I've tar on my shoes,
Somehow, and inexplicably
Still in love with you.

Thursday 13 March 2014

a ninety third poem...'kids in pubs'

I wanted to say
How much I loved
You, but you
Did not, for some
Reason, receive
My telekinetic
Passion play, believe,
Seem to be
On the same
Frequency as me,
That of a surface
Wave… Who to
Blame save
Bad reception,
Cheap anti-perspirant,
Or kids in pubs
Playing smart
Phone games?!

a ninety second poem...'a cultural dissolution'

The killer penguins
Waddled off the
Book shelf and
Belly flopped one by
One onto my
Writing desk,
Upturned the ink
Well, and with
Webbed feet,
Midnight blue,
Walked all over
The blotting paper you
Gave me as a private
Joke about
Eroticism and
A bespectacled
Bloke, chisel-jawed
Manc, Before us
Our first love
Hand/glove, now
Facing the rank,
Murderous shoal
A last impassioned
Kiss we stole,
Fell asleep on 
Primrose beds
Awoke later with beaks
For heads, and love
Became… impossible.

Wednesday 12 March 2014

a twelfth reflection...'vessels of hope'

They say hope dies last of all.  But perhaps only in some of us… 

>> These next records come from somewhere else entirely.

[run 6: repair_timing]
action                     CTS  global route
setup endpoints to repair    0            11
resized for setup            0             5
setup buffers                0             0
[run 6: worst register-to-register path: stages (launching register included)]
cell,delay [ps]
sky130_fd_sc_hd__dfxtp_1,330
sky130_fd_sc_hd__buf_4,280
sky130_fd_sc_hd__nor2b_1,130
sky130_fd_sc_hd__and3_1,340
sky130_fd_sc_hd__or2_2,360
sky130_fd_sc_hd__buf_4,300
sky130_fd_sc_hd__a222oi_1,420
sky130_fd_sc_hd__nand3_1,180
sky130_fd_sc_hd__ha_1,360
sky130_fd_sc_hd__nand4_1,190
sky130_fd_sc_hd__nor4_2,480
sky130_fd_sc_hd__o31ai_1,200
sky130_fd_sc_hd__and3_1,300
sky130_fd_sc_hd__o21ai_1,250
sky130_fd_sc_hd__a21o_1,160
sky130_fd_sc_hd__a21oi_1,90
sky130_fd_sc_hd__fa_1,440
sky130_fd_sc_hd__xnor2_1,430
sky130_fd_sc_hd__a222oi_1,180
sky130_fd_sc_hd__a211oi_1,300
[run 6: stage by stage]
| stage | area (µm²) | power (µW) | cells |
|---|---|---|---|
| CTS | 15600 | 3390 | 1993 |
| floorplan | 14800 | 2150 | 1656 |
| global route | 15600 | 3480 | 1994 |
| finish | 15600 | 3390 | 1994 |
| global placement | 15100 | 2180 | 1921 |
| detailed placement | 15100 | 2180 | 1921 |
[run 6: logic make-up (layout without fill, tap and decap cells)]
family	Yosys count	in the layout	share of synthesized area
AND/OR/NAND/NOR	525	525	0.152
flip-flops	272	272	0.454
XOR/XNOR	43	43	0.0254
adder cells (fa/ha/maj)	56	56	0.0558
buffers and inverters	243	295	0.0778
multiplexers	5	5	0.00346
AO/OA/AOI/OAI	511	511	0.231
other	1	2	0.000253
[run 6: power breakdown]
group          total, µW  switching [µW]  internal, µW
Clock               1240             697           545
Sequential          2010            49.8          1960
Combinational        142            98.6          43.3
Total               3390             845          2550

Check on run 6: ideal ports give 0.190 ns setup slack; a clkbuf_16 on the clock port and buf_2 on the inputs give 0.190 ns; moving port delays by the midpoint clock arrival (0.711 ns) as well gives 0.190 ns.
This design comes from an exercise in tuning for small area and a short achievable clock period on the open sky130 flow, not from production work.
Only simulation tests tie the RTL to the original design; equivalence was not proved.
Power figures rest on the tool's default switching activity, not on a simulated workload.

Setup of alpha:
==> flow/design.v (excerpt) <==
module cache_unit (
  input  logic                clk,
  input  logic                reset,
  input  logic                update,
  input  logic [31:0]         addr,
  input  logic [WORD_W-1:0]   wdata,
  input  logic [LINE_W-1:0]   fill_data,
  input  logic                memwrite,
  input  logic [IDX_W-1:0]    dbg_line,
  input  logic [OFF_W-1:0]    dbg_word,
  output logic [WORD_W-1:0]   dbg_data,
  output logic                dbg_dirty,
  output logic [WORD_W-1:0]   rdata,
  output logic                miss,
  output logic                victim_dirty,
  output logic [LINE_W-1:0]   wb_data,
  output logic [BLK_W-1:0]    wb_addr
);
  logic [LINES-1:0]                          valid_q;
  logic [LINES-1:0]                          dirty_q;
  logic [LINES-1:0][TAG_W-1:0]               tag_q;
  logic [LINES*LINE_W-1:0]                   data_q;
  logic [OFF_W-1:0] off;
  logic [IDX_W-1:0] idx;
  logic [TAG_W-1:0] tag;
  logic             unused_addr_hi;
  assign off = addr[OFF_W-1:0];
  assign idx = addr[OFF_W +: IDX_W];
  assign tag = addr[OFF_W+IDX_W +: TAG_W];
  assign unused_addr_hi = ^addr[31:OFF_W+IDX_W+TAG_W];
  logic [LINES-1:0] sel, dsel;
  always_comb begin
    for (int i = 0; i < LINES; i++) begin
      sel[i]  = valid_q[i] && (idx == IDX_W'(i));
      dsel[i] = valid_q[i] && (dbg_line == IDX_W'(i));
    end
  end
  logic [TAG_W-1:0]  cur_tag;
  logic              cur_dirty;
  logic [LINE_W-1:0] cur_data;
  always_comb begin
    cur_tag   = '0;
    cur_dirty = 1'b0;
    cur_data  = '0;
    for (int i = 0; i < LINES; i++) begin
      cur_tag   = cur_tag   | ({TAG_W{sel[i]}} & tag_q[i]);
      cur_dirty = cur_dirty | (sel[i] & dirty_q[i]);
  ...
Size in the first run: roughly 1700 cells after synthesis, roughly 540 flip-flops.
clock: 5.0 ns
lec_check: 0
cap_margin: 20
core_margin: 2
core_utilization: 60
cts_buf_list: sky130_fd_sc_hd__clkbuf_8
setup_slack_margin: 0.8
slew_margin: 20
standard.sh (not shown) runs the stock make flow with config.mk's settings and CLKGATE_MAP_FILE= SYNTH_SCRIPT=/design/flow/synth_recipe.tcl, a recipe that flattens the netlist after the stock synthesis.
==> flow/flow/run.sh <==
#!/bin/bash
set -euo pipefail
export BUFFER_PORTS_ARGS="-buffer_cell sky130_fd_sc_hd__buf_1"
bash standard.sh finish > flow_standard.log 2>&1
## Diff of input files: beta against alpha
- SETUP_SLACK_MARGIN removed (was 0.8)
- ABC_AREA newly set to 1
Findings:
beta finished end to end and its layout was clean on timing, DRC and antenna.
Both conditions hold for alpha: the flow ran to the end and the final layout passed the timing, DRC and antenna checks.
The share of the final layout cell area in sequential cells of beta is lower than that of alpha.
Re area of the multi-input gates: beta and alpha aren't equal, and the higher value belongs to beta.
In beta relative to alpha, cell area after layout had gone up by a few percent.
beta ended with more total met3 wirelength after detailed routing than alpha.
Relative to alpha, the inserted tap cell count measured on beta has increased by a few percent.
Relative to alpha, average wire length per cell after detail routing has gone down in beta.
Min area added between synthesis and finish across beta and alpha: beta
Run comparison: beta combinational family with the most area after synthesis simple AND/OR/NAND/NOR gates; alpha combinational family with the most area after synthesis compound AO/OA/AOI/OAI gates
Half-perimeter wire length after placement went up by more than a quarter going from alpha to beta.
Row measured slew at the worst slew-check pin: beta lower / alpha higher
Changes observed in beta relative to alpha: net count of the finished layout higher, utilization of the core after routing lower.
diff inputs: beta => gamma
- PLACE_DENSITY newly set to 0.75
- CAP_MARGIN changed from 20 to 50
- ABC_AREA removed (was 1)
- SLEW_MARGIN changed from 20 to 70
--- outcome ---
- gamma completed every stage of the flow, and the final layout passed the timing, DRC and antenna checks.
- On gamma: total iterations of the first detailed-routing run is 2 lower than what beta gave.
- beta reports its critical path's slowest cell as sky130_fd_sc_hd__a2111oi_0 while gamma reports sky130_fd_sc_hd__mux4_2.
- Run comparison: beta origin of the worst setup path dbg_line[0]; gamma origin of the worst setup path addr[2]
- Compared with beta, in gamma number of multi-input logic gates went down 32%, sequential share of layout area went up 2.4 points.
- Width of the die was higher in beta than in gamma.
- Delta (gamma minus beta): switching share of power decreased by 0.87 points relative to the old numbers, total routed wirelength now smaller, global-route usage moved down.
- A most common cell after layout, fill and taps aside of sky130_fd_sc_hd__nand2_1 is what beta shows, while sky130_fd_sc_hd__edfxtp_1 belongs to gamma.
Inputs modified between gamma and delta:
- CAP_MARGIN: 50 -> 20
- SETUP_SLACK_MARGIN: unset -> 1.5
- CTS_BUF_LIST: sky130_fd_sc_hd__clkbuf_8 -> unset
- PLACE_DENSITY: 0.75 -> unset
- SLEW_MARGIN: 70 -> 20
- CORE_UTILIZATION: 60 -> 40
==> flow/run.sh (new file) <==
#!/bin/bash
# synth_recipe.tcl (not shown) runs the flow's synth.tcl, then flattens the netlist and writes it again
# the make line also repeats each setting of config.mk as NAME=value (left out here)
make -C /OpenROAD-flow-scripts/flow DESIGN_CONFIG=/design/flow/config.mk WORK_HOME=/design/flow/orfs CLKGATE_MAP_FILE= SYNTH_SCRIPT=/design/flow/synth_recipe.tcl finish
removed: flow/flow/run.sh
removed: flow/standard.sh
==> comparison <==
From gamma to delta the numbers moved as follows: overall global routing resource usage lost 7.1 points; count of multi-input combinational gates increased by 13 relative to the old numbers; buffer count from post-CTS setup fixing +158; cell count now larger; relative area of clock buffers and inverters in the final design moved down.
Final setup slack of the worst path improves in delta relative to gamma.
Fmax went up by a little under 10% going from gamma to delta.
As far as proportion of synthesized flip-flops having asynchronous set or reset goes, gamma and delta are indistinguishable; the numbers are identical.
delta vs gamma — via count of the first global-routing pass rose 8.8%.
## Diff of input files: epsilon against delta
==> flow/flow/run.sh (new file) <==
#!/bin/bash
set -euo pipefail
export BUFFER_PORTS_ARGS="-buffer_cell sky130_fd_sc_hd__buf_1"
bash standard.sh finish > flow_standard.log 2>&1
==> flow/standard.sh (new file) <==
#!/bin/bash
# synth_recipe.tcl (not shown) runs the flow's synth.tcl, then flattens the netlist and writes it again
# the make line also repeats each setting of config.mk as NAME=value (left out here)
make -C /OpenROAD-flow-scripts/flow DESIGN_CONFIG=/design/flow/config.mk WORK_HOME=/design/flow/orfs CLKGATE_MAP_FILE= SYNTH_SCRIPT=/design/flow/synth_recipe.tcl "${@:-finish}"
removed: flow/run.sh
[summary]
Of epsilon and delta, the run reporting the higher post-detailed-placement cell area was delta.
For worst-skew pair later-pin latency, delta and epsilon come out practically identical.
Multi-input logic cell count delta (delta -> epsilon): insignificant
epsilon: PASS, flow complete, no timing, DRC or antenna violations
The antenna diode count of epsilon exceeds that of delta by 2.
Comparing epsilon and delta, the higher overall global routing resource usage was measured on delta.
Compared delta against epsilon; combined area of all synthesized cells within noise.
Looking at global-route track usage on met3 across epsilon and delta, the one that comes out lower is epsilon.
In epsilon the via count of the first global-routing pass turned out 1120 lower than in delta.


cache_unit again, from the RTL that the note above started with.
==> flow/config.mk <==
export PLATFORM = sky130hd
export DESIGN_NAME = cache_unit
export DESIGN_NICKNAME = cache_unit
export VERILOG_FILES = /design/flow/design.v
export SDC_FILE = /design/flow/constraint.sdc
export NUM_CORES = 4
export LEC_CHECK = 0
export CAP_MARGIN = 20
export CORE_MARGIN = 2
export CORE_UTILIZATION = 60
export CTS_BUF_LIST = sky130_fd_sc_hd__clkbuf_8
export SLEW_MARGIN = 20
==> flow/constraint.sdc <==
create_clock -name core_clock -period 5.0 [get_ports {clk}]
set_input_delay 1.0000 -clock core_clock [delete_from_list [all_inputs] [get_ports {clk}]]
set_output_delay 1.0000 -clock core_clock [all_outputs]
set_load 0.01 [all_outputs]
==> flow/flow/run.sh <==
#!/bin/bash
set -euo pipefail
export BUFFER_PORTS_ARGS="-buffer_cell sky130_fd_sc_hd__buf_1"
bash standard.sh finish > flow_standard.log 2>&1
The baseline went through all stages and came out clean.
Next try:
==> flow/run.sh (new file) <==
#!/bin/bash
# synth_recipe.tcl (not shown) runs the flow's synth.tcl, then flattens the netlist and writes it again
# the make line also repeats each setting of config.mk as NAME=value (left out here)
make -C /OpenROAD-flow-scripts/flow DESIGN_CONFIG=/design/flow/config.mk WORK_HOME=/design/flow/orfs CLKGATE_MAP_FILE= SYNTH_SCRIPT=/design/flow/synth_recipe.tcl finish
--- a/flow/config.mk
+++ b/flow/config.mk
@@ -10,2 +10 @@
-export CORE_UTILIZATION = 60
-export CTS_BUF_LIST = sky130_fd_sc_hd__clkbuf_8
+export CORE_UTILIZATION = 40
removed: flow/flow/run.sh
removed: flow/standard.sh
Outcome: Setup slack gets worse by 440 ps. Synthesized cell count does not change. Count of clock-buffer cells in the layout fell by 21. Total power rose by roughly a tenth. Utilization fell by 18 points. Clock power rose by roughly a tenth. Die area rose by well over a third.
Next try:
==> flow/flow/run.sh (new file) <==
#!/bin/bash
set -euo pipefail
export BUFFER_PORTS_ARGS="-buffer_cell sky130_fd_sc_hd__buf_1"
bash standard.sh finish > flow_standard.log 2>&1
==> flow/standard.sh (new file) <==
#!/bin/bash
# synth_recipe.tcl (not shown) runs the flow's synth.tcl, then flattens the netlist and writes it again
# the make line also repeats each setting of config.mk as NAME=value (left out here)
make -C /OpenROAD-flow-scripts/flow DESIGN_CONFIG=/design/flow/config.mk WORK_HOME=/design/flow/orfs CLKGATE_MAP_FILE= SYNTH_SCRIPT=/design/flow/synth_recipe.tcl "${@:-finish}"
--- a/flow/config.mk
+++ b/flow/config.mk
@@ -10 +10,3 @@
-export CORE_UTILIZATION = 40
+export CORE_UTILIZATION = 60
+export CTS_BUF_LIST = sky130_fd_sc_hd__clkbuf_8
+export SETUP_SLACK_MARGIN = 1.5
removed: flow/run.sh
Outcome:
- cell area barely changes
- global-route usage went up by 18 points
- cell count went down slightly
- maximum frequency went up by about a fifth
- sequential share of layout area went down by 0.13 points

[separate check: timing with driven ports]
In the flow no input, the clock included, has a driving cell. The finished layouts below were timed again as built, in two steps. Step 1 (the two cells are an assumption about what drives the block):
set clk [get_ports {clk}]
set_driving_cell -lib_cell sky130_fd_sc_hd__clkbuf_16 $clk
set_driving_cell -lib_cell sky130_fd_sc_hd__buf_2 [delete_from_list [all_inputs] $clk]
Step 2, shift: input delay + t, output delay - t, t = (earliest + latest rising clock arrival at the registers) / 2. This alone moves slack from input paths to output paths. a / b / c = no drivers / after step 1 / after step 2; a / b = the first two.
run	shift t [ns]	setup slack, ns	cell pins on the clock port's net
alpha	0.704	0.781 / 0.758 / 0.758	1
beta	0.711	0.443 / 0.419 / 0.207	1
gamma	0.701	0.731 / 0.707 / 0.707	1
delta	0.675	1.082 / 1.001 / 0.857	1
epsilon	0.669	1.152 / 1.055 / 1.024	1
the first run of note 2	0.711	0.567 / 0.540 / 0.488	1
the second run of note 2	0.657	0.130 / 0.100 / 0.100	1
the third run of note 2	0.725	1.029 / 0.974 / 0.761	1
After both steps every run listed still meets setup and hold. For the third run of note 2, which loses most, drivers alone change the setup slack by -0.055 ns; drivers and shift together by -0.268 ns.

…I am, for instance, a depressive, but by the same token have a converse tendency towards optimism, it may be in the lineage – I come from a prosperous and loving family. 

I have a bad day, a bad week, a bad month, any of which can topple me for a time, and yet somehow I manage to right myself in the end, and get back to feeling OK, good even. 

Still, I have come across one or two people in three decades on this small, wet and windy planet, and heard of many more, for whom this sadly does not happen - perhaps hope for these people dies early.

If so, why?

I think it is important to be reminded that all of us are individuals in a society that is, at present, tripping over itself with the excitement of being inter-connected/online; that we don’t allow ourselves to get caught up in a frenzy that shouts more more more, new new new, now now now, me me me; and remember that we should relate to one another directly in a mindful sense (taking into account pasts, as well as presents and futures), not through the medium of mainstream rhetoric that can be irrelevant, involve the unattainable, and be not always good for us on any terms – mainstream rhetoric that can blind us to the fortunes of others less fortunate, who may share (at least) our physical living spaces.

In the perceived need to make a life in the image of what society, the illusion of progress, inter-connectedness, and the imagined future apparently decrees, we often neglect personal relationships that do not quite fit in with this (aspirational) ‘hive’ mentality that mainstream rhetoric can consolidate in our minds.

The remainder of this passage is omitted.